ACTION ITEM –
Restate word for word the lines of the material below, from the line with "always_ff @(posedge clk) begin" to the line with "cnt_d = '0;", both lines included, and no others.

PROVIDED DATA –

===== src/rtl/serial_echo_ctrl.sv =====
// Echo sequencer: pulls bytes from the RX FIFO, drops errored ones, adds a fixed
// increment and hands the result to the transmitter, keeping saturating statistics.
module serial_echo_ctrl #(
  parameter logic [7:0]  INCREMENT      = 8'd1,
  parameter int unsigned READ_LATENCY   = 2,
  parameter int unsigned TX_ACK_TIMEOUT = 1024,
  parameter int unsigned TX_GAP_TICKS   = 16
) (
  input  logic        clk,
  input  logic        rst,
  input  logic        enable,
  input  logic        rx_ready,
  input  logic        rx_err,
  input  logic [7:0]  rx_data,
  output logic        rx_read,
  input  logic        tx_busy,
  output logic [7:0]  tx_data,
  output logic        tx_start,
  output logic [15:0] echo_count,
  output logic [15:0] err_count,
  output logic        active
);

  localparam int unsigned MaxA   = (TX_ACK_TIMEOUT > TX_GAP_TICKS) ? TX_ACK_TIMEOUT : TX_GAP_TICKS;
  localparam int unsigned MaxCnt = (MaxA > READ_LATENCY) ? MaxA : READ_LATENCY;
  localparam int unsigned CntW   = (MaxCnt > 1) ? $clog2(MaxCnt) : 1;

  localparam int unsigned WaitLastI = (READ_LATENCY >= 2) ? READ_LATENCY - 2 : 0;
  localparam int unsigned AckLastI  = (TX_ACK_TIMEOUT >= 1) ? TX_ACK_TIMEOUT - 1 : 0;
  localparam int unsigned GapLastI  = (TX_GAP_TICKS >= 1) ? TX_GAP_TICKS - 1 : 0;

  localparam logic [CntW-1:0] WaitLast = CntW'(WaitLastI);
  localparam logic [CntW-1:0] AckLast  = CntW'(AckLastI);
  localparam logic [CntW-1:0] GapLast  = CntW'(GapLastI);

  typedef enum logic [2:0] {
    StIdle,
    StRead,
    StWaitData,
    StCheck,
    StSend,
    StWaitAck,
    StWaitDone,
    StGap
  } state_e;

  state_e          state_q, state_d;
  logic [CntW-1:0] cnt_q, cnt_d;
  logic [7:0]      hold_data_q, hold_data_d;
  logic            hold_err_q, hold_err_d;
  logic [7:0]      tx_data_q, tx_data_d;
  logic            rx_read_q, rx_read_d;
  logic            tx_start_q, tx_start_d;
  logic [15:0]     echo_q, echo_d;
  logic [15:0]     err_q, err_d;
  logic            active_q, active_d;

  logic            ack_timeout;
  logic            echo_inc;
  logic            err_inc;

  assign ack_timeout = (state_q == StWaitAck) && !tx_busy && (cnt_q == AckLast);

  // State and registered outputs
  always_ff @(posedge clk) begin
    if (rst) begin
      state_q     <= StIdle;
      cnt_q       <= '0;
      hold_data_q <= '0;
      hold_err_q  <= 1'b0;
      tx_data_q   <= '0;
      rx_read_q   <= 1'b0;
      tx_start_q  <= 1'b0;
      echo_q      <= '0;
      err_q       <= '0;
      active_q    <= 1'b0;
    end else begin
      state_q     <= state_d;
      cnt_q       <= cnt_d;
      hold_data_q <= hold_data_d;
      hold_err_q  <= hold_err_d;
      tx_data_q   <= tx_data_d;
      rx_read_q   <= rx_read_d;
      tx_start_q  <= tx_start_d;
      echo_q      <= echo_d;
      err_q       <= err_d;
      active_q    <= active_d;
    end
  end

  // Next-state logic
  always_comb begin
    state_d = state_q;
    unique case (state_q)
      StIdle:     if (enable && rx_ready) state_d = StRead;
      StRead:     state_d = (READ_LATENCY > 1) ? StWaitData : StCheck;
      StWaitData: if (cnt_q == WaitLast) state_d = StCheck;
      StCheck:    state_d = hold_err_q ? StIdle : StSend;
      StSend:     if (!tx_busy) state_d = StWaitAck;
      StWaitAck: begin
        if (tx_busy)          state_d = StWaitDone;
        else if (ack_timeout) state_d = StIdle;
      end
      StWaitDone: if (!tx_busy) state_d = StGap;
      StGap:      if (cnt_q == GapLast) state_d = StIdle;
      default:    state_d = StIdle;
    endcase
  end

  // Datapath and next values of the registered outputs
  always_comb begin
    cnt_d       = cnt_q;
    hold_data_d = hold_data_q;
    hold_err_d  = hold_err_q;
    tx_data_d   = tx_data_q;
    echo_d      = echo_q;
    err_d       = err_q;

    // Timer restarts on every state change so each waiting state sees it from zero
    if (state_d != state_q) begin
      cnt_d = '0;
    end else if (state_q == StWaitData || state_q == StWaitAck || state_q == StGap) begin
      cnt_d = cnt_q + 1'b1;
    end

    if (state_d == StCheck && state_q != StCheck) begin
      hold_data_d = rx_data;
      hold_err_d  = rx_err;
    end

    if (state_q == StCheck && !hold_err_q) begin
      tx_data_d = hold_data_q + INCREMENT;
    end

    echo_inc = (state_q == StWaitDone) && !tx_busy;
    err_inc  = ((state_q == StCheck) && hold_err_q) || ack_timeout;

    if (echo_inc && echo_q != 16'hFFFF) echo_d = echo_q + 16'd1;
    if (err_inc && err_q != 16'hFFFF)   err_d  = err_q + 16'd1;

    rx_read_d  = (state_d == StRead);
    tx_start_d = (state_q == StSend) && (state_d == StWaitAck);
    active_d   = (state_d != StIdle);
  end

  assign rx_read    = rx_read_q;
  assign tx_start   = tx_start_q;
  assign tx_data    = tx_data_q;
  assign echo_count = echo_q;
  assign err_count  = err_q;
  assign active     = active_q;

endmodule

YOUR SOLUTION –
  always_ff @(posedge clk) begin
    if (rst) begin
      state_q     <= StIdle;
      cnt_q       <= '0;
      hold_data_q <= '0;
      hold_err_q  <= 1'b0;
      tx_data_q   <= '0;
      rx_read_q   <= 1'b0;
      tx_start_q  <= 1'b0;
      echo_q      <= '0;
      err_q       <= '0;
      active_q    <= 1'b0;
    end else begin
      state_q     <= state_d;
      cnt_q       <= cnt_d;
      hold_data_q <= hold_data_d;
      hold_err_q  <= hold_err_d;
      tx_data_q   <= tx_data_d;
      rx_read_q   <= rx_read_d;
      tx_start_q  <= tx_start_d;
      echo_q      <= echo_d;
      err_q       <= err_d;
      active_q    <= active_d;
    end
  end

  // Next-state logic
  always_comb begin
    state_d = state_q;
    unique case (state_q)
      StIdle:     if (enable && rx_ready) state_d = StRead;
      StRead:     state_d = (READ_LATENCY > 1) ? StWaitData : StCheck;
      StWaitData: if (cnt_q == WaitLast) state_d = StCheck;
      StCheck:    state_d = hold_err_q ? StIdle : StSend;
      StSend:     if (!tx_busy) state_d = StWaitAck;
      StWaitAck: begin
        if (tx_busy)          state_d = StWaitDone;
        else if (ack_timeout) state_d = StIdle;
      end
      StWaitDone: if (!tx_busy) state_d = StGap;
      StGap:      if (cnt_q == GapLast) state_d = StIdle;
      default:    state_d = StIdle;
    endcase
  end

  // Datapath and next values of the registered outputs
  always_comb begin
    cnt_d       = cnt_q;
    hold_data_d = hold_data_q;
    hold_err_d  = hold_err_q;
    tx_data_d   = tx_data_q;
    echo_d      = echo_q;
    err_d       = err_q;

    // Timer restarts on every state change so each waiting state sees it from zero
    if (state_d != state_q) begin
      cnt_d = '0;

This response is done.